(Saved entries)
┌──

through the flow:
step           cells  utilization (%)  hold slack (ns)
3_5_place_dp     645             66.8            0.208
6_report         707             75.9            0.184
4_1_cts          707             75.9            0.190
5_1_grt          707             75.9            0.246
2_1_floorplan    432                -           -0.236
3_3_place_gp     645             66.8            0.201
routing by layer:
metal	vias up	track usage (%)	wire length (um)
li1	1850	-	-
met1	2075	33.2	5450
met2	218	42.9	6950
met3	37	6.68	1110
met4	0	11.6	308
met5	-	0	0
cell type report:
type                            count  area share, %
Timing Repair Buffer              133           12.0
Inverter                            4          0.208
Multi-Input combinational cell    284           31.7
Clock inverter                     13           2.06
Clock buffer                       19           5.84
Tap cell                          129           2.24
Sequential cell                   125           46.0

└──
┌──

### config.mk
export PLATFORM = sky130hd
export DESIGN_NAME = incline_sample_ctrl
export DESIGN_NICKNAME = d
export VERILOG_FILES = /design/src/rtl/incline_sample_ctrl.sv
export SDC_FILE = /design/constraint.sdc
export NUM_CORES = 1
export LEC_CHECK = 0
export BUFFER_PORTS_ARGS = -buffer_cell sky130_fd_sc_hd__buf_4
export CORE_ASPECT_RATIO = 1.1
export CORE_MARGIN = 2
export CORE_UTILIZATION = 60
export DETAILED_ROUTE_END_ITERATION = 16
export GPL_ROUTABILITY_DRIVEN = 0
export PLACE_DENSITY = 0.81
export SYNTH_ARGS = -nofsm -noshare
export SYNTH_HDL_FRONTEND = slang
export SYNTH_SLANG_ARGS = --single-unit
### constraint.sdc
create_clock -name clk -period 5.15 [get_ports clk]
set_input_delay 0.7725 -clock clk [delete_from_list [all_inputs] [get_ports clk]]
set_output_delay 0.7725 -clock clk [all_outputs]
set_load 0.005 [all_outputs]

└──

• **WORK TO BE COMPLETED**: Please go through the data above and copy each line that has the word "type".

• **EXERCISE RESPONSE**:
cell type report:
type                            count  area share, %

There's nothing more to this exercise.